Casa del fascio di Lissone

con A.Carminati

Realizzato

1940

 

La Casa del Fascio di Lissone sorge nel centro della cittadina, a stretto contatto con l’area occupata dalla chiesa parrocchiale. Questa vicinanza non è casuale ma è frutto di una ben precisa scelta politica antagonista, che mosse gli allora esponenti locali del partito fascista a voler attenuare l’influenza della Chiesa nell’educazione dei giovani, influsso a quel tempo notevole grazie all’attiva presenza di un nuovo centro parrocchiale. Una sede altrettanto nuova per organizzare svolgere attività associative e ricreative avrebbe quindi giovato tanto al partito quanto alla gioventù fascista. Nel 1935 è acquistato un lotto di terreno confinante con la piazza centrale del paese e poi è indetto il concorso poi vinto da Giuseppe Terragni e Antonio Carminati. L’edificio, essenziale e razionalista, sul modello del più celebre omologo comasco, conta solamente due piani, in modo tale da conformarsi con l’altezza degli edifici circostanti e non essere un corpo estraneo al paese.
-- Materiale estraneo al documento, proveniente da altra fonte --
Context: an optimization exercise on an open-source flow, tuned for small area, a short achievable clock period and few clock cycles per item. The choices shown serve that exercise and are no tape-out recipe. The RTL was checked by simulation tests, not by an equivalence proof against the original design.

<file path="design/flow/config.mk">
export PLATFORM = sky130hd
export DESIGN_NAME = loop_sample
export DESIGN_NICKNAME = loop_sample
export VERILOG_FILES = /design/flow/design.v
export SDC_FILE = /design/flow/constraint.sdc
export NUM_CORES = 4
export LEC_CHECK = 0
export CAP_MARGIN = 20
export CORE_MARGIN = 2
export CORE_UTILIZATION = 25
export GPL_ROUTABILITY_DRIVEN = 1
export PLACE_DENSITY = 0.35
export SLEW_MARGIN = 20
</file>
<file path="design/flow/constraint.sdc">
create_clock -name core_clock -period 24.0 [get_ports {clk}]
set_input_delay 4.8000 -clock core_clock [delete_from_list [all_inputs] [get_ports {clk}]]
set_output_delay 4.8000 -clock core_clock [all_outputs]
set_load 0.01 [all_outputs]
</file>
This design comes from an exercise in tuning for small area and a short achievable clock period on the open sky130 flow, not from production work.
RTL that was checked went through simulation tests only; none was proved equivalent to the original.

==> build 51: inputs <==
## ic_line_codec
module ic_line_codec (
    input  wire         clk,
    input  wire         rst,             
    input  wire         rd_valid,
    input  wire [351:0] rd_line,         
    output wire         rd_out_valid,
    output wire [351:0] rd_out_line,     
    output wire [3:0]   rd_out_ce,
    output wire [3:0]   rd_out_ue,
    output wire [15:0]  rd_out_sym,      
    input  wire         wr_valid,
    input  wire [255:0] wr_data,         
    output reg          wr_out_valid,
    output reg  [95:0]  wr_out_check     
);
Settings: LEC_CHECK=0, CAP_MARGIN=20, CORE_MARGIN=2, CORE_UTILIZATION=40, SETUP_SLACK_MARGIN=2.8, SLEW_MARGIN=20; clock period 6.0 ns.
standard.sh (not shown) runs the stock make flow with config.mk's settings and CLKGATE_MAP_FILE= SYNTH_SCRIPT=/design/flow/synth_recipe.tcl, a recipe that flattens the netlist after the stock synthesis.
==> flow/flow/run.sh <==
#!/bin/bash
# The standard layout, with every input and output port buffered by a plain
# buffer cell instead of the one buffer_ports picks by default.
set -euo pipefail
export BUFFER_PORTS_ARGS="-buffer_cell sky130_fd_sc_hd__buf_2"
bash standard.sh > standard.log 2>&1
==> trial 11 (differences from build 51) <==
--- a/flow/config.mk
+++ b/flow/config.mk
@@ -9,4 +9,3 @@
 export CORE_MARGIN = 2
 export CORE_UTILIZATION = 40
-export SETUP_SLACK_MARGIN = 2.8
 export SLEW_MARGIN = 20
==> summary of the runs <==
- Trial 11 went through all stages and came out clean. Build 51 finished clean.
- Cell count: build 51 is larger than trial 11 (9.3%).
- Against trial 11, the non-clock buffer count of build 51 is higher by 747.
- In synthesized cell count, trial 11 and build 51 do not differ.
- Critical path depth is the same in trial 11 and build 51.
- Between build 51 and trial 11, the lower design area is in trial 11 (gap 29%, measured against trial 11).
- Setup slack: trial 11 is lower than build 51 (870 ps).
- Against trial 11, the global-route usage of build 51 is higher by 2.9 points.
==> figures <==
|  | trial 11 | build 51 |
|---|---|---|
| Detail Route met3 WL | 21400 um | 28300 um |
| Number of antenna cells inserted | 22 | 12 |
| Result of the run | finished clean | finished clean |
| Flip-flop and latch share of the layout cell area | 17.3% | 13.6% |
| Total number of multi-input combinational cells | 4565 | 4582 |
| Final-layout non-clock buffer area share | 10.3% | 19.0% |
| Via count of the first global-routing pass | 41800 | 46900 |
| Final Non-Filler Cells | 8127 | 8884 |
| Post-DP HPWL | 187000 um | 185000 um |
| CTS clk-pin slew, worst paths | 60 ps | 70 ps |
| Post-route worst setup slack | 1330 ps | 2200 ps |
| Maximum number of pins on one net before global-route repair | 30 | 28 |
| Met1 WL | 95200 um | 92400 um |
| Wire length of the first global-routing pass | 316000 um | 344000 um |
| DR vias | 42700 | 48400 |
Function was not checked in any run of this note: the RTL went through the layout flow alone.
Unica eccezione il volume della torre littoria, annessa all’edificio, che tuttavia rivede in chiave moderna le tradizionali torri civiche dei broletti medievali lombardi.Una balconata continua sull’edificio per uffici, con ampie finestre vetrate, permette di cogliere le attività svolte negli ambienti interni. In vetro sono le porte interne, i parapetti delle scale, il grande lucernario dell’Auditorium e anche la copertura della massiccia torre in pietra di Moltrasio. Ancora una volta il concetto della “trasparenza” si riflette in un’architettura che cerca un rapporto diretto con i suoi utenti, e vuole limitare al massimo inutili ingombri e barriere.